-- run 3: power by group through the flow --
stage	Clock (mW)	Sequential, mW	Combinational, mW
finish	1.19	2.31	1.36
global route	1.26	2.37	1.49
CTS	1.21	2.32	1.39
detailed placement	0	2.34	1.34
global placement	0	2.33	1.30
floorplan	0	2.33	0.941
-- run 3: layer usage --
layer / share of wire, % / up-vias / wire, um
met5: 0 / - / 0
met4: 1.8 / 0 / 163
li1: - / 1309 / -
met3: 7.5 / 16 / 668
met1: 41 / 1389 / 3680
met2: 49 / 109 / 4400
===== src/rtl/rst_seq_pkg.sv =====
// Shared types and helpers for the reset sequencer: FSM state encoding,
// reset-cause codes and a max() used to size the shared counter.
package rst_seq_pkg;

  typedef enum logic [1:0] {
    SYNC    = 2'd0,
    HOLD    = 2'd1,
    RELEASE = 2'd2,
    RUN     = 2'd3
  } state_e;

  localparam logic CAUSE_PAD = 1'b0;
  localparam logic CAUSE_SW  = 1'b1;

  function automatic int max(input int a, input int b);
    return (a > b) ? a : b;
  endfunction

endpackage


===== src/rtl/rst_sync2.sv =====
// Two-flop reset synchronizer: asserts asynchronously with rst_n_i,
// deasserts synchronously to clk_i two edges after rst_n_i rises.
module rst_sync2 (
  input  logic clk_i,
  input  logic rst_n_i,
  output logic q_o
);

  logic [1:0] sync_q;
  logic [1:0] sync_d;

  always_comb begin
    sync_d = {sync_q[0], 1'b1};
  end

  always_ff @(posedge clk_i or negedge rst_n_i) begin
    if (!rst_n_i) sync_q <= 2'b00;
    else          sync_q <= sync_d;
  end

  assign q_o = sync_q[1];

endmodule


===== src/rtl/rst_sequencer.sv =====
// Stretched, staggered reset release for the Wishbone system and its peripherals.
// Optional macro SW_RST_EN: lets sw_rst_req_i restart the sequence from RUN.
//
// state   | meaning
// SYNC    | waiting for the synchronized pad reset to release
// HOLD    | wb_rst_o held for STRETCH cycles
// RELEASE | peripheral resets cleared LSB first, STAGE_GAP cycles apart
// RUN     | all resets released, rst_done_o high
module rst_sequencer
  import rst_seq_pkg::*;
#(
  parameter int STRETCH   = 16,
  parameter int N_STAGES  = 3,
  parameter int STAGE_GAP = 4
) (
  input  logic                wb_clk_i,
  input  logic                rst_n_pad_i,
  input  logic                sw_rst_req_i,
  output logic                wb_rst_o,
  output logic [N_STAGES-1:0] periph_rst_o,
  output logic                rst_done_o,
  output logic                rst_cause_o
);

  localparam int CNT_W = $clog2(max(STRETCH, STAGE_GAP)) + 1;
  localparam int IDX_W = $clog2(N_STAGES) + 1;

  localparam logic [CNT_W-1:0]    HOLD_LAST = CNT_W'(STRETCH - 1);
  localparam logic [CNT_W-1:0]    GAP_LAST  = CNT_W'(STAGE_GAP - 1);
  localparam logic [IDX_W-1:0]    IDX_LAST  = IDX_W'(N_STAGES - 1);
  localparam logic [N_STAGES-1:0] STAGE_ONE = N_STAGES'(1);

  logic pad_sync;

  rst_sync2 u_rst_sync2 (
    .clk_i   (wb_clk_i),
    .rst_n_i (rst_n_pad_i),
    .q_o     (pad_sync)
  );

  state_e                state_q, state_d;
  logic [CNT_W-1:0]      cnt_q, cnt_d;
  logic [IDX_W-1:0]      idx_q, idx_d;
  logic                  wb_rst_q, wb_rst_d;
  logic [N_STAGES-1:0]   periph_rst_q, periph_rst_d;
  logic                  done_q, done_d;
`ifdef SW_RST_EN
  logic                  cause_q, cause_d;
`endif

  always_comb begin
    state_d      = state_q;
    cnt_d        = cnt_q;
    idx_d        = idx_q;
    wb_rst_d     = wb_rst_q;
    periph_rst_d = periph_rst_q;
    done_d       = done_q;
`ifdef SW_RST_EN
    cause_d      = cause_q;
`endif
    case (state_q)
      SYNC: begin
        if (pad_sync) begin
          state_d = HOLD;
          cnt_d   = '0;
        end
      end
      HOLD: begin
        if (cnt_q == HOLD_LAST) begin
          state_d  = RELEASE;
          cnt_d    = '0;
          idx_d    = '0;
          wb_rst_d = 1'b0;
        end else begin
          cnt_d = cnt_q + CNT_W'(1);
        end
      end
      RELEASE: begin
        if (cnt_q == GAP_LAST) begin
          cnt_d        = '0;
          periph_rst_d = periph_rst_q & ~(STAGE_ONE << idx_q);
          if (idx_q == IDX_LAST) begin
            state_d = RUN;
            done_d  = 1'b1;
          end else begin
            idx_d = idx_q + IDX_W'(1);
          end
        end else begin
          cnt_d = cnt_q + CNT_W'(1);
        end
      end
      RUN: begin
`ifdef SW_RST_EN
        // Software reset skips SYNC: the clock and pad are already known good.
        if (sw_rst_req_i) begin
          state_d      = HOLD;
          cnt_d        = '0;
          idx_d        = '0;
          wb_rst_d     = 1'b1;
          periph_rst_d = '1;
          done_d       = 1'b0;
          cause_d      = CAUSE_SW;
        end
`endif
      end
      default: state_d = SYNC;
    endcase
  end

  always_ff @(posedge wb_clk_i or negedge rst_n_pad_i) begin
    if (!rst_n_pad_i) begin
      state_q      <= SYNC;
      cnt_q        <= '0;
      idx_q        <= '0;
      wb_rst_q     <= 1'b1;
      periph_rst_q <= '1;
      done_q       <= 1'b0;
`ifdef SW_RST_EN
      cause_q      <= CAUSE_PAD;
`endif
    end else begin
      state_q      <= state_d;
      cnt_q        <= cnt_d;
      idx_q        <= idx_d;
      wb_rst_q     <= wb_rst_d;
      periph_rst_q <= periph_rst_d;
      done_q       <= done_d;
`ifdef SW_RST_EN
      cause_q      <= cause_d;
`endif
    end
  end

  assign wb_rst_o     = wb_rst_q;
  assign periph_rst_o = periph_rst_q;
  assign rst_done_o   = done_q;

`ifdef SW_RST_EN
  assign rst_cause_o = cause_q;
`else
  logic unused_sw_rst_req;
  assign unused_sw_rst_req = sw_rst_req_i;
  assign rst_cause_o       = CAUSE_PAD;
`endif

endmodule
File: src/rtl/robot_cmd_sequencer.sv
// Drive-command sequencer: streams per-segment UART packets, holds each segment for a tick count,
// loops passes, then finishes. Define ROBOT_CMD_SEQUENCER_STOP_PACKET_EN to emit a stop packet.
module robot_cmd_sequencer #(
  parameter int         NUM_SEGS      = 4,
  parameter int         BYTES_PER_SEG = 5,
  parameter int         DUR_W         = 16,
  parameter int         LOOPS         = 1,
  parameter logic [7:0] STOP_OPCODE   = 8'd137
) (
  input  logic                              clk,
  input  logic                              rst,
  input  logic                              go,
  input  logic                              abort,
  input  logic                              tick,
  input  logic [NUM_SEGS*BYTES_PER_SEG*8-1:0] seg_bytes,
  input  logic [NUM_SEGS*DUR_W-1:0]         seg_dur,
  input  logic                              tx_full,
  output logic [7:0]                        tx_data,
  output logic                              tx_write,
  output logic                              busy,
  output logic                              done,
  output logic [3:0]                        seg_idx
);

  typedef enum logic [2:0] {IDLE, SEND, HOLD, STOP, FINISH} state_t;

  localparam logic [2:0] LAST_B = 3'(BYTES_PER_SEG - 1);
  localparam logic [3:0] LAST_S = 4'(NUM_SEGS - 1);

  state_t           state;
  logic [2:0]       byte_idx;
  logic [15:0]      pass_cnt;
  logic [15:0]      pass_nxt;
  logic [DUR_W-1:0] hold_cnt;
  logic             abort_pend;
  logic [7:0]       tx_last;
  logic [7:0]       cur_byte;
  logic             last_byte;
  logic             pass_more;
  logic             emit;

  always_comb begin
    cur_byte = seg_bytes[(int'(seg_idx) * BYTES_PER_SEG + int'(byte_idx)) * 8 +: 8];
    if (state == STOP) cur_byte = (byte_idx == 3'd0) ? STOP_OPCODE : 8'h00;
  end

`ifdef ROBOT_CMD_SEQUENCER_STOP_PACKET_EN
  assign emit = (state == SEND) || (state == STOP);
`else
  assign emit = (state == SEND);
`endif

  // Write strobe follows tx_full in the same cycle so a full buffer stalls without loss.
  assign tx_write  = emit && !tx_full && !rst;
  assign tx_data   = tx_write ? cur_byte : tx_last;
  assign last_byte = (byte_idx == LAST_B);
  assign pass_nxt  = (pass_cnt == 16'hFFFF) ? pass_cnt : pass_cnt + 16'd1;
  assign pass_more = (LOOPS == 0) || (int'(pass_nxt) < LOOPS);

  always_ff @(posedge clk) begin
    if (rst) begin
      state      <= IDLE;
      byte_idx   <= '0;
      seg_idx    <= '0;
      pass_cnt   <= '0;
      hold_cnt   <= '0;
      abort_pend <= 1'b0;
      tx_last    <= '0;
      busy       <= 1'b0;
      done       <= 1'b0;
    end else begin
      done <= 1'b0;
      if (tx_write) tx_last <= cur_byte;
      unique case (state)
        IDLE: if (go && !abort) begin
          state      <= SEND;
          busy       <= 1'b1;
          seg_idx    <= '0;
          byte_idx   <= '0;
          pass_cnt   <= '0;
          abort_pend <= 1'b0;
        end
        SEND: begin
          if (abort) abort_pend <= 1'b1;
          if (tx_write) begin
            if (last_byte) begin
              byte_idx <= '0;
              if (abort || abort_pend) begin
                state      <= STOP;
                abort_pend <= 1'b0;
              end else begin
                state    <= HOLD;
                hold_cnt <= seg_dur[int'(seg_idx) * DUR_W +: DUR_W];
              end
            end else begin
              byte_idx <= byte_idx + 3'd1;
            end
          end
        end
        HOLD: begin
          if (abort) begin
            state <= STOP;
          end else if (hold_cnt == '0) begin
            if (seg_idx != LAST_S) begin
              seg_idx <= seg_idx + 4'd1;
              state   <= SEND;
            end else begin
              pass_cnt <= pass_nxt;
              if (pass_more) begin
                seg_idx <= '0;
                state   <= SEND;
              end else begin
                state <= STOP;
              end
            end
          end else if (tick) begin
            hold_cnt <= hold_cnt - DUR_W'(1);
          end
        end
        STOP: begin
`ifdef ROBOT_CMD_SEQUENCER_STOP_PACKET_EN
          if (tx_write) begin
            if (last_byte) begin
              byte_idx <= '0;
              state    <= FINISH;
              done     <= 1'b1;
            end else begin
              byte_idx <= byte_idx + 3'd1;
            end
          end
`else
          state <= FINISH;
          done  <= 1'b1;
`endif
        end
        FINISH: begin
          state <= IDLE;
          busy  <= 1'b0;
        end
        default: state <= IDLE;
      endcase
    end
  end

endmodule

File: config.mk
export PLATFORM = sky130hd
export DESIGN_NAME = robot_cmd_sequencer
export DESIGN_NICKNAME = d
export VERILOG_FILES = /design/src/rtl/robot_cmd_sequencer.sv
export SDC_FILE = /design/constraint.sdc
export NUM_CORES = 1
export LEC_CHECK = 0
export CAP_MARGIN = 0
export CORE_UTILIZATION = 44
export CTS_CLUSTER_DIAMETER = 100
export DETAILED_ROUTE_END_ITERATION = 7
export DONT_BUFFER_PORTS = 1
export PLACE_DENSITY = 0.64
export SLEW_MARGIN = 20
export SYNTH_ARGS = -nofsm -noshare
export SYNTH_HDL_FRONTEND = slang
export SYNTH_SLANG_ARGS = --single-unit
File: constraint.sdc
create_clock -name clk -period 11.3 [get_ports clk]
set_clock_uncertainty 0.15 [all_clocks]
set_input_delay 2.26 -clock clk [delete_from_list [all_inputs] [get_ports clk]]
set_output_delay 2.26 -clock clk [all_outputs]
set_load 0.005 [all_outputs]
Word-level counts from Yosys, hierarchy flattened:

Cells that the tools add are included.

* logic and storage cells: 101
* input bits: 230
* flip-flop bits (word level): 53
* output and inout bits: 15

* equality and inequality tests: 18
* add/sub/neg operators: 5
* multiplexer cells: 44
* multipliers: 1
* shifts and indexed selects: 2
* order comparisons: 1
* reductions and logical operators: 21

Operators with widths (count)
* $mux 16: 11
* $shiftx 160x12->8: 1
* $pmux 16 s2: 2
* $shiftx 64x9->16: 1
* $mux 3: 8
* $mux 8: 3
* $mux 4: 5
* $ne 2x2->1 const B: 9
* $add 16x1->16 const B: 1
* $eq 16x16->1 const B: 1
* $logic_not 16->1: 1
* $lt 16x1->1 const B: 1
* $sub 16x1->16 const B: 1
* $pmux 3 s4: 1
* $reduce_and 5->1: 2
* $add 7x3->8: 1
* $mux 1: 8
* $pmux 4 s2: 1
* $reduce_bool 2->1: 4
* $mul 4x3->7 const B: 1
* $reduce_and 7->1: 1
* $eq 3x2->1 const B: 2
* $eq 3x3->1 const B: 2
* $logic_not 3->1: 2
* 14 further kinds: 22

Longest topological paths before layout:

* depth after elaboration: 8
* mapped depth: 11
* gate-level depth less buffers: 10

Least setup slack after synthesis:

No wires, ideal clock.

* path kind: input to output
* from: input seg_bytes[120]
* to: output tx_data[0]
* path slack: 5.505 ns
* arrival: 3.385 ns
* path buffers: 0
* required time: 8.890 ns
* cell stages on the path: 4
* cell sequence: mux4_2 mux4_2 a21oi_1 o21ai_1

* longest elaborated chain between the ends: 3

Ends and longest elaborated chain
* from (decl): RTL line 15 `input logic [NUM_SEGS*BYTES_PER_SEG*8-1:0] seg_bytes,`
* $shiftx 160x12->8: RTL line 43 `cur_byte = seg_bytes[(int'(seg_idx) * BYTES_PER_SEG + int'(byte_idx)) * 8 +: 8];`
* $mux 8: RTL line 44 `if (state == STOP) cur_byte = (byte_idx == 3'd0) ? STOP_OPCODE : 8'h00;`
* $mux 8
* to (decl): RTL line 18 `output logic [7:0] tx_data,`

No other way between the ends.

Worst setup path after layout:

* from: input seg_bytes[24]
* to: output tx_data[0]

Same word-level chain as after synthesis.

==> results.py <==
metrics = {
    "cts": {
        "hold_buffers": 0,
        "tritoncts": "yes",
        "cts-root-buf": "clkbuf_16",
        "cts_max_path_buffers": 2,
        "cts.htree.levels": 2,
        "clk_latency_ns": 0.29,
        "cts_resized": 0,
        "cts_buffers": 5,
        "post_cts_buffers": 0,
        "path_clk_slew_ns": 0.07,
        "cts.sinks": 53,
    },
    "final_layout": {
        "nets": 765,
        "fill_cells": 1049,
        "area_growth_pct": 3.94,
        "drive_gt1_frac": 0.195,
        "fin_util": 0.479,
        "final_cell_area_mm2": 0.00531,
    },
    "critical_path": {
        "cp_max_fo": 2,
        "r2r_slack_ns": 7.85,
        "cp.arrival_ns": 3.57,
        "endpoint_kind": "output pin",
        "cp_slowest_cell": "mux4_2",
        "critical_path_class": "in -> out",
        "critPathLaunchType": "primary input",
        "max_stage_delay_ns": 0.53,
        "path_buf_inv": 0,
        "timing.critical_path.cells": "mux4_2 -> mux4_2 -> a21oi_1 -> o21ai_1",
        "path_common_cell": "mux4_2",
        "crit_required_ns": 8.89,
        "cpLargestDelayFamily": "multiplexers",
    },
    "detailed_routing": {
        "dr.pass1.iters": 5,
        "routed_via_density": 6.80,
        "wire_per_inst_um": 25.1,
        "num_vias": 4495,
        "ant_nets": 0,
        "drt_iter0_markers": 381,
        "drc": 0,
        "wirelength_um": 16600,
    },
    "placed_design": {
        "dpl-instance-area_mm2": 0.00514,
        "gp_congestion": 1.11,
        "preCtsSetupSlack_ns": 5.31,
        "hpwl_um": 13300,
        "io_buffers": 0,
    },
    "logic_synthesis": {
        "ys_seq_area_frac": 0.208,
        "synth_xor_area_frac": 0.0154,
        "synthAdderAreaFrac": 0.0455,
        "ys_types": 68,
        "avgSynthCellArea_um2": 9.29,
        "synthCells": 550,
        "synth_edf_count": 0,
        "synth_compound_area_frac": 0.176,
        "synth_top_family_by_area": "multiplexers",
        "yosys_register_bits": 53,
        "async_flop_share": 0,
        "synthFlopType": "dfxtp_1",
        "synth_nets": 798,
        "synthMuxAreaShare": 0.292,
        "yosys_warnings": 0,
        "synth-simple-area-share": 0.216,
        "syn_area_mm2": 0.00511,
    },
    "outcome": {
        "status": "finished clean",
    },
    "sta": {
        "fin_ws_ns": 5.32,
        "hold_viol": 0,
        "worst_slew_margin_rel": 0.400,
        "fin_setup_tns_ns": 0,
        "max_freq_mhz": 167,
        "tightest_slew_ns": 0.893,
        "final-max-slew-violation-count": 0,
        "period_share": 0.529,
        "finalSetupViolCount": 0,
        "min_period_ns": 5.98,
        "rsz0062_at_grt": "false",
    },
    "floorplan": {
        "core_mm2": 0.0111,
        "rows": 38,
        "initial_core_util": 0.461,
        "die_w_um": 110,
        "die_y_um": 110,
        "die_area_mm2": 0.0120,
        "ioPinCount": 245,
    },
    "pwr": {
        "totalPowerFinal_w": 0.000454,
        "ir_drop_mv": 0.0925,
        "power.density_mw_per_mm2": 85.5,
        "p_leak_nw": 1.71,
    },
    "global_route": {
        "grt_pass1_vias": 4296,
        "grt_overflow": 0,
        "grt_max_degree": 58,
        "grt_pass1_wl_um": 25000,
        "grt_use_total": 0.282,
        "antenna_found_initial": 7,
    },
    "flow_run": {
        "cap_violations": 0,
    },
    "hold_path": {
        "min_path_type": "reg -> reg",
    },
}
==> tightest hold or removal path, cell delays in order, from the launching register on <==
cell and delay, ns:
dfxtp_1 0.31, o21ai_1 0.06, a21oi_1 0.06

= = = = = = =

After locating the line with "create_clock -name clk" above, return that line and every later line through the one with "set_load 0.005 [all_outputs]", word for word and with nothing else.

create_clock -name clk -period 11.3 [get_ports clk]
set_clock_uncertainty 0.15 [all_clocks]
set_input_delay 2.26 -clock clk [delete_from_list [all_inputs] [get_ports clk]]
set_output_delay 2.26 -clock clk [all_outputs]
set_load 0.005 [all_outputs]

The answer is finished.